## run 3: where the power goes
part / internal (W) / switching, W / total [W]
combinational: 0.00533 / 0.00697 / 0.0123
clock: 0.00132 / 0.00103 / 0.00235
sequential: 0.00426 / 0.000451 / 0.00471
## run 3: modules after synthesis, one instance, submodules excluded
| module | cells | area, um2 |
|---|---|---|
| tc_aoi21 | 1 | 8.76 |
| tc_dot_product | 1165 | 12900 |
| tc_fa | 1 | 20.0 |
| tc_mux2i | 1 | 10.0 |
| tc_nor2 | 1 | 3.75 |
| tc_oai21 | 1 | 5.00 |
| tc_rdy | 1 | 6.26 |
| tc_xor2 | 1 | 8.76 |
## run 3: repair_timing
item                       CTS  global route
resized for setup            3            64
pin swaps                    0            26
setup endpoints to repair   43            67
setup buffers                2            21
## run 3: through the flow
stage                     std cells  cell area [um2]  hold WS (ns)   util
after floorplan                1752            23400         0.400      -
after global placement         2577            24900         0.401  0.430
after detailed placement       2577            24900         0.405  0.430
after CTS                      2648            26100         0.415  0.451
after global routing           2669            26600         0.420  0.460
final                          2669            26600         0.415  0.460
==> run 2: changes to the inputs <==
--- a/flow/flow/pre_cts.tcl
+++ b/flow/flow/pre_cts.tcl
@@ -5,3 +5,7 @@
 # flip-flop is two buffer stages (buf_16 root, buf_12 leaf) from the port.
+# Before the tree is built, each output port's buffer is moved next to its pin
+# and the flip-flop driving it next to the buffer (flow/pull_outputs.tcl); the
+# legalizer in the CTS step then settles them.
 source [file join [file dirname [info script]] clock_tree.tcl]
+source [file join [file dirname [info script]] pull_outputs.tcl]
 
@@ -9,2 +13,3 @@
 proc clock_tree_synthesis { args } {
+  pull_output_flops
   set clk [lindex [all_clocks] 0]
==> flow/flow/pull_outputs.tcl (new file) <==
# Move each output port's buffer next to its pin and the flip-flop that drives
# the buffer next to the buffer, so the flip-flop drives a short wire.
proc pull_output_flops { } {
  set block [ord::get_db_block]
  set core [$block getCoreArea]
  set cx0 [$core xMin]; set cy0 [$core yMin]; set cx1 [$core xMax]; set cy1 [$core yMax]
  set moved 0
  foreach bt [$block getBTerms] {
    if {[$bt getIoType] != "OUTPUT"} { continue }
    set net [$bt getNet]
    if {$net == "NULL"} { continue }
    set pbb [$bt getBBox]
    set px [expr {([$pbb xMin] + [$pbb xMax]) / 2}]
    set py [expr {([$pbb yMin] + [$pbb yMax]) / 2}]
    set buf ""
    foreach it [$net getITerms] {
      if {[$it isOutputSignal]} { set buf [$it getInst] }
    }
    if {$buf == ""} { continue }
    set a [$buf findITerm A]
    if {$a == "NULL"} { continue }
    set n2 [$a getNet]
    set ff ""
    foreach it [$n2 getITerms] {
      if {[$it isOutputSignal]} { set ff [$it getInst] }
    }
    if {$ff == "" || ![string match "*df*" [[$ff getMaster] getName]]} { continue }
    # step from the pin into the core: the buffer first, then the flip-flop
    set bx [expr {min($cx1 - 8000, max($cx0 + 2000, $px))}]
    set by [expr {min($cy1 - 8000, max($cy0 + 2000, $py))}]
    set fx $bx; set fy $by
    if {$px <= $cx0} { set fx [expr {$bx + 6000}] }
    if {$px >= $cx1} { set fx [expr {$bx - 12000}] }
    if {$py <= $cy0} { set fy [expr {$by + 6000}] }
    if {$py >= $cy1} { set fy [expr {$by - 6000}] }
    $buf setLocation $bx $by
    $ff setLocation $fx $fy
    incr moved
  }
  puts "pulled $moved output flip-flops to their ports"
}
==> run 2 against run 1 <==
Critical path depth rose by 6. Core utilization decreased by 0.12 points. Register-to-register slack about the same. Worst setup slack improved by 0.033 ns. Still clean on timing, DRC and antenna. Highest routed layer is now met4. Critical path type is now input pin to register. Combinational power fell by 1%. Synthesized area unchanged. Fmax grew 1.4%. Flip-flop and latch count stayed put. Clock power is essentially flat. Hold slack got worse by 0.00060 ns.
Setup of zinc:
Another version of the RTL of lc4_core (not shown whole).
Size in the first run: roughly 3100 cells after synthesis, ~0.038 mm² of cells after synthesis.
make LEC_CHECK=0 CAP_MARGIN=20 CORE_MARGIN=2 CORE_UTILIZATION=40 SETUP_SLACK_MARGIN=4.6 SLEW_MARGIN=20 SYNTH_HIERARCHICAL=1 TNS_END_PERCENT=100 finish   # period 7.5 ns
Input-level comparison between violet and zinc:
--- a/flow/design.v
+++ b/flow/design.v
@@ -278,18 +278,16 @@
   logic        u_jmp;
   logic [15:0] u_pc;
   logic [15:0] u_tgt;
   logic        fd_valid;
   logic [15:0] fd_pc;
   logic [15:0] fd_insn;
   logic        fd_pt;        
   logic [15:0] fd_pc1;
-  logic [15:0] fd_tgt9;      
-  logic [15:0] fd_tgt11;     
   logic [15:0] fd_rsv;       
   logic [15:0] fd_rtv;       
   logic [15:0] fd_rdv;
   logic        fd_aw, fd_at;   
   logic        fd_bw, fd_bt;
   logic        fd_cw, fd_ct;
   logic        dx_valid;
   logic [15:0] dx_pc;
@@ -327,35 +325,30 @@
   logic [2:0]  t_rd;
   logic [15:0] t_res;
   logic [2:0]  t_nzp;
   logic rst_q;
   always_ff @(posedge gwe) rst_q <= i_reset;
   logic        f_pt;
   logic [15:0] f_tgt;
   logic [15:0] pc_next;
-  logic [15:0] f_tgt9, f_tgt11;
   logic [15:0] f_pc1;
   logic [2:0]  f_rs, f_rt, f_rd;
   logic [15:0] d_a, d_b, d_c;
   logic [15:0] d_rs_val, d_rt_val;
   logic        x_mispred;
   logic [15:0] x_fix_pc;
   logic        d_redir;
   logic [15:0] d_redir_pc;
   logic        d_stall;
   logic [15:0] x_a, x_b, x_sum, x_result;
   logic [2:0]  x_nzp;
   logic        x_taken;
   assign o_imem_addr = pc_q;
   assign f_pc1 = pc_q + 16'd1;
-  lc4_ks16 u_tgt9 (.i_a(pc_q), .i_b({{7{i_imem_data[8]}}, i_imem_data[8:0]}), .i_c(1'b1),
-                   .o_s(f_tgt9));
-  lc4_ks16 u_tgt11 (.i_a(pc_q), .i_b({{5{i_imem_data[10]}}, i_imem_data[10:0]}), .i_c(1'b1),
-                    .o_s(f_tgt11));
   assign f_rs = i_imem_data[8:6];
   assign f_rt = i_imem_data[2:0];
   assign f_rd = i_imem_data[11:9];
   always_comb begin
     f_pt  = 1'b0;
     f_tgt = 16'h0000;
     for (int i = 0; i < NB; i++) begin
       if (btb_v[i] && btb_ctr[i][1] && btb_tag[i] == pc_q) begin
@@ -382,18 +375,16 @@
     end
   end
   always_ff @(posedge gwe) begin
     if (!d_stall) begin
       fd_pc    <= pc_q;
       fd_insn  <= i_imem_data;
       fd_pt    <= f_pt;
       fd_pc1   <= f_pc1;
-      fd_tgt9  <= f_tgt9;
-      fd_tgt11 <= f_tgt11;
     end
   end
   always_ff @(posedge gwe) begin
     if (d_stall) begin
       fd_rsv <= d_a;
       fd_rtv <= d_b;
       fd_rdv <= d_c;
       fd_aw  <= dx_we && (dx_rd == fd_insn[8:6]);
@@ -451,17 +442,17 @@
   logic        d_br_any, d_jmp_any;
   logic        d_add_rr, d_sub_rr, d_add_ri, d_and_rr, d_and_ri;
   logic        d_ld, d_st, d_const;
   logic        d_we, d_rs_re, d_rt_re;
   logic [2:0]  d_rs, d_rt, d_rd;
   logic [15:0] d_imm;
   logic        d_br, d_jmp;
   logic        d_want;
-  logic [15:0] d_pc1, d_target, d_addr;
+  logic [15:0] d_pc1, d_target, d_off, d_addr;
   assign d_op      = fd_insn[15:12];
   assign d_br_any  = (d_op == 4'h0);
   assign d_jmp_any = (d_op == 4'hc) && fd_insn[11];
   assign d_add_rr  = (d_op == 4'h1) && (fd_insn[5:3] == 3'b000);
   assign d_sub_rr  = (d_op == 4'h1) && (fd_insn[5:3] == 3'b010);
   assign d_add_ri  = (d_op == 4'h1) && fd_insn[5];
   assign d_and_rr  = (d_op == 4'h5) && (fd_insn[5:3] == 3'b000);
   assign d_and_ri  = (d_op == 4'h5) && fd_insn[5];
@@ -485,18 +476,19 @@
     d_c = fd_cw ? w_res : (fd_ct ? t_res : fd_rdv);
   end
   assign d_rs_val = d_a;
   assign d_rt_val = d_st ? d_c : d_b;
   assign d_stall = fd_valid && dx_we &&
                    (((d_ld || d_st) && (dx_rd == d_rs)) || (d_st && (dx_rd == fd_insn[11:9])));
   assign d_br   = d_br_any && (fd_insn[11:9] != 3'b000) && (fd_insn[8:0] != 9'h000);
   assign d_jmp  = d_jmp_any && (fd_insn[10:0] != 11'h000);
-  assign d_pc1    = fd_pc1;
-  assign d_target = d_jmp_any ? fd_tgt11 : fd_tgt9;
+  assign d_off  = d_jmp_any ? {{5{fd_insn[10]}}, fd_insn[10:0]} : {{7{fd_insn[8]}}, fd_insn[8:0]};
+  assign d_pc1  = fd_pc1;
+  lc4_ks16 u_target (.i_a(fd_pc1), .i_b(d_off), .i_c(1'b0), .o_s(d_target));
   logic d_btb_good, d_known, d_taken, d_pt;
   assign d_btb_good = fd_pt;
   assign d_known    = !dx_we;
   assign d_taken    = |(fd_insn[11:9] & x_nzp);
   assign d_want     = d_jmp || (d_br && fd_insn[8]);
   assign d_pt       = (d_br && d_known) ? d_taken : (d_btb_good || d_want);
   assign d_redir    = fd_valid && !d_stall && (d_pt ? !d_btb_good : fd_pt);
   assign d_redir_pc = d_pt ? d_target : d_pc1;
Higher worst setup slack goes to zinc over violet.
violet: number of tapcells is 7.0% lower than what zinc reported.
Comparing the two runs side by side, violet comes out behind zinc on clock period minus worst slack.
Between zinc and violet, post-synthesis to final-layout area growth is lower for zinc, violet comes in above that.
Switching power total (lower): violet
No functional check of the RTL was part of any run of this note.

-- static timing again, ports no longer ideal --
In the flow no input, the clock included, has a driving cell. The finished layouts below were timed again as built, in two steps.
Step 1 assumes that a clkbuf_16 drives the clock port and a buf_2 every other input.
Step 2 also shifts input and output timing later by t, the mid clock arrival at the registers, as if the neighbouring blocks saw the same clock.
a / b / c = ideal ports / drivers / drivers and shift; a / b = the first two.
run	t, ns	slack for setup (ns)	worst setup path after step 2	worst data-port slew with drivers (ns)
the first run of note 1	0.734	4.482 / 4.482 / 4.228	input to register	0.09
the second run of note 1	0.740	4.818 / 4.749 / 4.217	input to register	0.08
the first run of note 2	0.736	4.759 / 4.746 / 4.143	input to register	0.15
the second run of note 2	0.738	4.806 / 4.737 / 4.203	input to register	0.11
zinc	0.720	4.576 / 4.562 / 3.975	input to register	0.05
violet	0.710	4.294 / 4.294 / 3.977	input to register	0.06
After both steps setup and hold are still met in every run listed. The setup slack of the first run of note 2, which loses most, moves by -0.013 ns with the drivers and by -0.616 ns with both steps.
What follows belongs to an exercise in optimizing a design on an open flow for small area; a production flow would make more cautious choices. Function was not checked in any run shown here: the RTL went through the layout flow alone. Power figures rest on the tool's default switching activity, not on a simulated workload.

--- design/flow/config.mk ---
export PLATFORM = sky130hd
export DESIGN_NAME = operand_fetch
export DESIGN_NICKNAME = operand_fetch
export VERILOG_FILES = /design/flow/design.v
export SDC_FILE = /design/flow/constraint.sdc
export NUM_CORES = 4
export LEC_CHECK = 0
export CAP_MARGIN = 20
export CORE_MARGIN = 2
export CORE_UTILIZATION = 40
export SLEW_MARGIN = 20
export SYNTH_HIERARCHICAL = 1
--- design/flow/constraint.sdc ---
create_clock -name core_clock -period 5.0 [get_ports {clk}]
set_input_delay 1.0000 -clock core_clock [delete_from_list [all_inputs] [get_ports {clk}]]
set_output_delay 1.0000 -clock core_clock [all_outputs]
set_load 0.01 [all_outputs]
--- design/flow/design.v ---
package operand_fetch_pkg;
  localparam int DW   = 32;
  localparam int NREG = 32;
  localparam int AW   = $clog2(NREG);
  localparam logic [2:0] ALU_ADD = 3'b000;
  localparam logic [2:0] ALU_SUB = 3'b001;
  localparam logic [2:0] ALU_AND = 3'b010;
  localparam logic [2:0] ALU_OR  = 3'b011;
  localparam logic [2:0] ALU_SLT = 3'b100;
  typedef struct packed {
    logic [DW-1:0] a;
    logic [DW-1:0] b;
    logic [2:0]    ctrl;
    logic [AW-1:0] dest;
  } operand_t;
  function automatic logic [DW-1:0] sext16(input logic [15:0] imm);
    sext16 = {{(DW-16){imm[15]}}, imm};
  endfunction
endpackage
module operand_fetch_aoi222
(
  input  logic a0, b0, a1, b1, a2, b2,
  output logic y
);
  assign y = !((a0 && b0) || (a1 && b1) || (a2 && b2));
endmodule
module operand_fetch_aoi22
(
  input  logic a0, b0, a1, b1,
  output logic y
);
  assign y = !((a0 && b0) || (a1 && b1));
endmodule
module operand_fetch_nand11
(
  input  logic [10:0] g,
  output logic        y
);
  assign y = !(&g);
endmodule
Source: an optimization exercise on an open RTL-to-GDS flow (aim: small area and a short achievable clock period). Production flows keep margins and buffers that such runs may drop. Where RTL was checked, it was by simulation tests only, not by an equivalence proof against the original.

Design dtsWorker, start of the top module:
module dtsWorker (
	input wire logic clk,
	input wire logic reset,
	input wire logic anotherOne,
	output logic [39:0] natRuler,
	output logic done
);
export LEC_CHECK = 0
export ABC_AREA = 1
export CAP_MARGIN = 20
export CORE_MARGIN = 2
export CORE_UTILIZATION = 65
export PLACE_DENSITY = 0.75
export SLEW_MARGIN = 20
create_clock -name core_clock -period 24.0 [get_ports {clk}]
standard.sh (not shown) runs the stock make flow with config.mk's settings and CLKGATE_MAP_FILE= SYNTH_SCRIPT=/design/flow/synth_recipe.tcl, a recipe that flattens the netlist after the stock synthesis.
==> flow/flow/run.sh <==
#!/bin/bash
# The standard layout with three changes: the port buffers are buf_2
# instead of the flow's default pick (a slow delay buffer), the clock tree
# uses clkbuf_8 without dummy loads, and timing repair keeps a setup margin
# so that it also works on the few paths that set the achieved period.
# Every port still gets a buffer; the constraints and the clock period are
# the standard flow's.
set -euo pipefail
export BUFFER_PORTS_ARGS="-buffer_cell sky130_fd_sc_hd__buf_2"
export CTS_ARGS="-sink_clustering_enable -repair_clock_nets -sink_clustering_size 40 -sink_clustering_max_diameter 100 -buf_list sky130_fd_sc_hd__clkbuf_8 -dont_use_dummy_load"
export SETUP_SLACK_MARGIN=18.15
bash standard.sh > standard_flow.log 2>&1
The first run produced a clean layout.
Edit:
==> flow/flow/run.sh (replaced) <==
#!/bin/bash
# The standard layout with two changes: the port buffers are buf_2
# instead of the flow's default pick (a slow delay buffer), and the clock
# tree uses clkbuf_8 in larger sink clusters without dummy loads. Every port
# still gets a buffer; the constraints and the clock period are the standard flow's.
set -euo pipefail
export BUFFER_PORTS_ARGS="-buffer_cell sky130_fd_sc_hd__buf_2"
export CTS_ARGS="-sink_clustering_enable -repair_clock_nets -sink_clustering_size 50 -sink_clustering_max_diameter 200 -sink_buffer_max_cap_derate 0.5 -buf_list sky130_fd_sc_hd__clkbuf_8 -dont_use_dummy_load"
bash standard.sh > standard_flow.log 2>&1
ABC_AREA = unset   (was 1)
CORE_UTILIZATION = 40   (was 65)
PLACE_DENSITY = 0.6   (was 0.75)
Outcome: The changed run finished with timing, DRC and antenna clean. Via count goes down by 5.0%. Flip-flop and latch count does not change. Critical path depth does not change. Routed wire length rose by 12%. Non-clock buffer count grows by 8.

== v3 ==
Another version of the RTL of dtsWorker (not shown whole).
For scale: roughly 1000 cells after synthesis, about 44 I/O pins.
Design dtsWorker, start of the top module:
module dtsWorker (
	input wire logic clk,
	input wire logic reset,
	input wire logic anotherOne,
	output logic [39:0] natRuler,
	output logic done
);
make LEC_CHECK=0 CAP_MARGIN=20 CORE_MARGIN=2 CORE_UTILIZATION=40 PLACE_DENSITY=0.6 SLEW_MARGIN=20 finish   # period 24.0 ns
run.sh (not shown) runs the stock make flow with config.mk's settings and CLKGATE_MAP_FILE= SYNTH_SCRIPT=/design/flow/synth_recipe.tcl, a recipe that flattens the netlist after the stock synthesis.
Stock flow here: none of the scripts above is used.
## Diff of input files: v1 against v3
==> flow/flow/run.sh (new file) <==
#!/bin/bash
# The standard layout, with the port buffers made from buf_2 instead of
# the flow's default pick (a slow delay buffer), and the timing repair asked
# to keep a margin of setup slack so that it works on the paths that set the
# achieved period. Every port still gets a buffer; the constraints are the standard flow's.
set -euo pipefail
export BUFFER_PORTS_ARGS="-buffer_cell sky130_fd_sc_hd__buf_2"
export SETUP_SLACK_MARGIN=18.4
bash standard.sh > standard_flow.log 2>&1
==> flow/standard.sh (new file) <==
#!/bin/bash
# synth_recipe.tcl (not shown) runs the flow's synth.tcl, then flattens the netlist and writes it again
# the make line also repeats each setting of config.mk as NAME=value (left out here)
make -C /OpenROAD-flow-scripts/flow DESIGN_CONFIG=/design/flow/config.mk WORK_HOME=/design/flow/orfs CLKGATE_MAP_FILE= SYNTH_SCRIPT=/design/flow/synth_recipe.tcl "${@:-finish}"
removed: flow/run.sh
Notes after the runs:
- v1 against v3: share of the final layout cell area in multi-input gates now smaller; post-layout instance area now larger; global-route track usage on met3 now larger.
- Count of placed standard cells in the final layout, fillers left out is lower on v3
What v16 does differently from v1 at the input level:
- putting CTS_CLUSTER_SIZE at 40 where nothing was set
- putting CTS_CLUSTER_DIAMETER at 80 where nothing was set
- putting CTS_BUF_LIST at sky130_fd_sc_hd__clkbuf_8 where nothing was set
==> flow/flow/run.sh <==
#!/bin/bash
# The standard layout, with the port buffers made from buf_2 instead of
# the flow's default pick (a slow delay buffer). Every port still gets one.
set -euo pipefail
export BUFFER_PORTS_ARGS="-buffer_cell sky130_fd_sc_hd__buf_2"
bash standard.sh > standard_flow.log 2>&1
--- outcome ---
As far as pre-CTS setup slack goes, v16 and v1 are indistinguishable; the numbers are identical.
More vias were needed by v1 than by v16.
The post-route cell area of v16 was superior to that of v1.
A leading cell type in the layout, fill and taps excluded of sky130_fd_sc_hd__nor2_1 is what v1 shows, while sky130_fd_sc_hd__dfxtp_1 belongs to v16.
v16 has non-clock buffer count below what v1 had.
v1 → v16: achievable frequency saw a decrease; number of ordinary inverters in the final layout held steady.
The following lists how v26 was set up differently from v16:
- clearing CTS_BUF_LIST, which used to be sky130_fd_sc_hd__clkbuf_8
- clearing CTS_CLUSTER_DIAMETER, which used to be 80
- clearing CTS_CLUSTER_SIZE, which used to be 40
Final instance area for v26: 190 sq um up relative to v16
Cmp v16 and v26 / least setup slack across all paths after layout / higher: v26
| routed wire length | v26 vs v16 | worse |
v26 gives less wire length on met3 than v16 did.
Diff v16..v26 | flip-flop and latch count | unchanged
No functional check of the RTL was part of any run of this note.

[afterwards: timing with drivers on the ports]
In the flow no input, the clock included, has a driving cell. The finished layouts below were timed again as built, in two steps.
Step 1 assumes that a clkbuf_16 drives the clock port and a buf_2 every other input.
Step 2, shift: input delay + t, output delay - t, t = (earliest + latest rising clock arrival at the registers) / 2. This alone moves slack from input paths to output paths.
Three values: ideal, step 1, step 2; two values: the first two.
| run | t, ns | setup WS [ns] | latest minus earliest clock arrival (ns) | worst data-port slew with drivers (ns) |
|---|---|---|---|---|
| the first run of note 1 | 0.471 | 18.207 / 18.170 / 18.586 | 0.029 / 0.029 | 0.03 |
| the second run of note 1 | 0.482 | 17.986 / 17.947 / 18.237 | 0.043 / 0.043 | 0.03 |
| v3 | 0.469 | 17.541 / 17.496 / 17.946 | 0.012 / 0.012 | 0.03 |
| v1 | 0.481 | 18.236 / 18.190 / 18.223 | 0.010 / 0.010 | 0.03 |
| v16 | 0.496 | 17.931 / 17.892 / 18.238 | 0.018 / 0.017 | 0.03 |
| v26 | 0.481 | 17.970 / 17.924 / 18.222 | 0.009 / 0.010 | 0.03 |
After both steps every run listed still meets setup and hold. The setup slack of v1, which loses most, moves by -0.046 ns with the drivers and by -0.013 ns with both steps.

= = =

## What you are asked to do:
Please reproduce, exactly as they appear above, the lines from the line containing "logic [15:0] d_rs_val, d_rt_val;" up to and including the line containing "-451,17 +442,17 @@".

## Result for this exercise:
   logic [15:0] d_rs_val, d_rt_val;
   logic        x_mispred;
   logic [15:0] x_fix_pc;
   logic        d_redir;
   logic [15:0] d_redir_pc;
   logic        d_stall;
   logic [15:0] x_a, x_b, x_sum, x_result;
   logic [2:0]  x_nzp;
   logic        x_taken;
   assign o_imem_addr = pc_q;
   assign f_pc1 = pc_q + 16'd1;
-  lc4_ks16 u_tgt9 (.i_a(pc_q), .i_b({{7{i_imem_data[8]}}, i_imem_data[8:0]}), .i_c(1'b1),
-                   .o_s(f_tgt9));
-  lc4_ks16 u_tgt11 (.i_a(pc_q), .i_b({{5{i_imem_data[10]}}, i_imem_data[10:0]}), .i_c(1'b1),
-                    .o_s(f_tgt11));
   assign f_rs = i_imem_data[8:6];
   assign f_rt = i_imem_data[2:0];
   assign f_rd = i_imem_data[11:9];
   always_comb begin
     f_pt  = 1'b0;
     f_tgt = 16'h0000;
     for (int i = 0; i < NB; i++) begin
       if (btb_v[i] && btb_ctr[i][1] && btb_tag[i] == pc_q) begin
@@ -382,18 +375,16 @@
     end
   end
   always_ff @(posedge gwe) begin
     if (!d_stall) begin
       fd_pc    <= pc_q;
       fd_insn  <= i_imem_data;
       fd_pt    <= f_pt;
       fd_pc1   <= f_pc1;
-      fd_tgt9  <= f_tgt9;
-      fd_tgt11 <= f_tgt11;
     end
   end
   always_ff @(posedge gwe) begin
     if (d_stall) begin
       fd_rsv <= d_a;
       fd_rtv <= d_b;
       fd_rdv <= d_c;
       fd_aw  <= dx_we && (dx_rd == fd_insn[8:6]);
@@ -451,17 +442,17 @@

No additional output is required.